Stavo in sala di montaggio, alle prese con l'edizione del reportage
dall'Afghanistan che andrà in onda in una delle prossime puntate di
Annozero, quando, l'altro giorno, è arrivata la notizia della strage ad
Herat davanti alla moschea blu. Undici morti e decine di feriti. Nel
testo provvisorio del blocco dedicato alla presenza dei militari
italiani ad Herat, avevo scritto che nella città ai confini con l'Iran
mi sentivo più tranquillo, che si poteva camminare per strada senza
l'ansia e la paura di una bomba. E, invece, sono stato smentito dai
fatti, anche se, come vedrete nel reportage, anche a luglio c'erano
tutti i segnali di un peggioramento complessivo della situazione nel
Paese del mullah Omar.
In tutti i luoghi dove sono stato, da Herat,
città dell'ovest, al bazar di Lashkar Gah, città del sud, al centro di
Kabul, capitale che si trova ad est, ci sono stati attentati
kamikaze, con morti e feriti mentre infuria la guerra tra le truppe
della Nato e i talebani in aree sempre più vaste del sud. E in questa
guerra ci sono anche i soldati italiani. Era l'8 settembre quando,
nella provincia di Farah dove c'è il comando americano del Prt (la
struttura territoriale della missione Isaf-Nato), rimasero feriti in un
attentato quattro incursori della Marina Italiana. Farah non è il sud,
fa parte dell'Afghanistan occidentale dove responsabile della Nato è un
generale italiano.
Adesso, nella provincia di Farah è in corso
un'operazione militare "in risposta al crescente numero di attacchi
terroristici". E ci sono militari italiani, il meglio delle truppe.
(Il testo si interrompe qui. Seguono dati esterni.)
Context: an optimization exercise on an open-source flow, tuned for a short achievable clock period and few clock cycles per item. The choices shown serve that exercise and are no tape-out recipe.
Function was checked by simulation only, so behaviour that the tests miss may differ from the original.
Power figures rest on the tool's default switching activity, not on a simulated workload.

==> run a: inputs <==
==> flow/design.v <==
package mbqc_pkg;
  localparam int DEF_MAX_QUEUES = 64;
  localparam int TRAIN_W     = 16;
  localparam int QIDX_W      = 6;
  localparam int QUSED_W     = 7;
  localparam int IN_TDATA_W  = 16;
  localparam int OUT_TDATA_W = 16;
  localparam int OUT_PAD_W   = OUT_TDATA_W - QIDX_W - QUSED_W;
  localparam int QIDX_LSB  = 0;
  localparam int QUSED_LSB = QIDX_W;
  localparam int RES_W = 1 + QUSED_W + QIDX_W;
endpackage
Source: an optimization exercise on an open RTL-to-GDS flow (aim: small area). Production flows keep margins and buffers that such runs may drop. Function was checked by simulation only, so behaviour that the tests miss may differ from the original.

// pcie_tx
module pcie_tx (
   input  logic                                    pcie_clk,
   input  logic                                    rst_reg,
   input  logic                                    wr_req,
   output logic                                    wr_ack,
   input  logic                                    wr_beat_valid,
   input  logic [pcie_tx_link_pkg::data_w-1:0]     wr_data,
   input  logic [pcie_tx_link_pkg::rem_w-1:0]      wr_rem,
   input  logic                                    wr_sof,
   input  logic                                    wr_eof,
   input  logic [2:0]                               wr_merge,
   input  logic [pcie_tx_link_pkg::mem_addr_w-1:0] wr_mem_addr_hi,
   input  logic [pcie_tx_link_pkg::mem_addr_w-1:0] wr_mem_addr_lo,
   input  logic                                    wr_mem_en_hi,
   input  logic                                    wr_mem_en_lo,
   input  logic                                    rd_req,
   output logic                                    rd_ack,
   input  logic                                    rd_beat_valid,
   input  logic [pcie_tx_link_pkg::data_w-1:0]     rd_data,
   input  logic [pcie_tx_link_pkg::rem_w-1:0]      rd_rem,
   input  logic                                    rd_sof,
   input  logic                                    rd_eof,
   input  logic                                    cm_req,
   output logic                                    cm_ack,
   input  logic                                    cm_beat_valid,
   input  logic [pcie_tx_link_pkg::data_w-1:0]     cm_data,
   input  logic [pcie_tx_link_pkg::rem_w-1:0]      cm_rem,
   input  logic                                    cm_sof,
   input  logic                                    cm_eof,
   input  logic [2:0]                               cm_merge,
   input  logic [pcie_tx_link_pkg::mem_addr_w-1:0] cm_mem_addr_hi,
   input  logic [pcie_tx_link_pkg::mem_addr_w-1:0] cm_mem_addr_lo,
   input  logic                                    cm_mem_en_hi,
   input  logic                                    cm_mem_en_lo,
   output logic [pcie_tx_link_pkg::mem_addr_w-1:0] mem_addr_hi,
   output logic [pcie_tx_link_pkg::mem_addr_w-1:0] mem_addr_lo,
   output logic                                    mem_en_hi,
   output logic                                    mem_en_lo,
   input  logic [pcie_tx_link_pkg::word_w-1:0]     mem_data_hi,
   input  logic [pcie_tx_link_pkg::word_w-1:0]     mem_data_lo,
   output logic [pcie_tx_link_pkg::data_w-1:0]     tx_data,
   output logic [pcie_tx_link_pkg::rem_w-1:0]      tx_rem,
   output logic                                    tx_sof,
   output logic                                    tx_eof,
   output logic                                    tx_valid,
   input  logic                                    tx_ready,
   input  logic [pcie_tx_arb_pkg::num_src-1:0]     tx_buf_av,
   input  logic                                    bus_master_en,
   output logic                                    tx_stall,
   output logic [31:0]                             stat_word_cnt,
   output logic [31:0]                             stat_wr_cnt,
   output logic [31:0]                             stat_rd_cnt,
   output logic [31:0]                             stat_cm_cnt
);
Size in the first run: roughly 1800 cells after synthesis, roughly 470 flip-flops, roughly 590 I/O pins.
export LEC_CHECK = 0
export CAP_MARGIN = 20
export CORE_MARGIN = 2
export CORE_UTILIZATION = 60
export CTS_BUF_LIST = sky130_fd_sc_hd__clkbuf_4
export SLEW_MARGIN = 20
create_clock -name core_clock -period 4.0 [get_ports {pcie_clk}]
standard.sh (not shown) runs the stock make flow with config.mk's settings and CLKGATE_MAP_FILE= SYNTH_SCRIPT=/design/flow/synth_recipe.tcl, a recipe that flattens the netlist after the stock synthesis.
==> flow/flow/run.sh <==
#!/bin/bash
# Standard ORFS layout, with the smallest buffer on the ports and no CTS dummy loads.
set -euo pipefail
export BUFFER_PORTS_ARGS="-buffer_cell sky130_fd_sc_hd__buf_1"
bash standard.sh > flow_standard.log 2>&1
==> next run, changes <==
==> flow/run.sh (new file) <==
#!/bin/bash
# synth_recipe.tcl (not shown) runs the flow's synth.tcl, then flattens the netlist and writes it again
# the make line also repeats each setting of config.mk as NAME=value (left out here)
make -C /OpenROAD-flow-scripts/flow DESIGN_CONFIG=/design/flow/config.mk WORK_HOME=/design/flow/orfs CLKGATE_MAP_FILE= SYNTH_SCRIPT=/design/flow/synth_recipe.tcl finish
--- a/flow/config.mk
+++ b/flow/config.mk
@@ -9,4 +9,3 @@
 export CORE_MARGIN = 2
-export CORE_UTILIZATION = 60
-export CTS_BUF_LIST = sky130_fd_sc_hd__clkbuf_4
+export CORE_UTILIZATION = 40
 export SLEW_MARGIN = 20
removed: flow/flow/run.sh
removed: flow/standard.sh
What happened:
- worst setup slack degrades by 0.28 ns
- maximum frequency shrinks by 8.6%
- clock-buffer cell count decreases by 116
- final cell count goes up by about 3.7%
- flip-flop and latch count stays the same
- routed wire length goes up by 12%
- clock skew drops by 0.012 ns
- global-route usage goes down by 7.3 points

-- port drivers added, routing unchanged --
The flow's constraints put no driver on any port. The routed layouts listed below were extracted and timed again, unchanged, in two steps. Step 1 assumes that a clkbuf_16 drives the clock port and a buf_2 every other input. Step 2 moves the port delays by t, midway between the first and last clock arrival at a register: inputs arrive t later, outputs are due t later. That takes back most of the time a late clock gives input paths. Slacks: ideal ports / drivers / drivers and shift; pairs: ideal ports / drivers.
run | t (ns) | setup WS [ns] | worst setup path after step 2
the first run | 0.802 | 1.007 / 1.002 / 1.007 | register to register
the second run | 0.639 | 0.727 / 0.667 / 0.679 | input to register
After both steps every run listed still meets setup and hold. The setup slack of the second run, which loses most, moves by -0.060 ns with the drivers and by -0.048 ns with both steps.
A
che fare? "Le solite pattuglie che, come avviene da quando Isaf-Nato
ha preso il comando delle operazioni nel sud, svolgono missioni di
perlustrazioni a lungo raggio per garantire la sicurezza dei principali
assi di comunicazione", come sostengono i portavoce italiani? Ma
impedire l'eventuale via di fuga ai talebani non significa che la
natura della nostra missione è cambiata? Da peacekeeping a combat? Cioè
da "mantenimento della pace" a combattimento? Non è giunto il momento
di ridiscutere la nostra presenza militare in Afghanistan?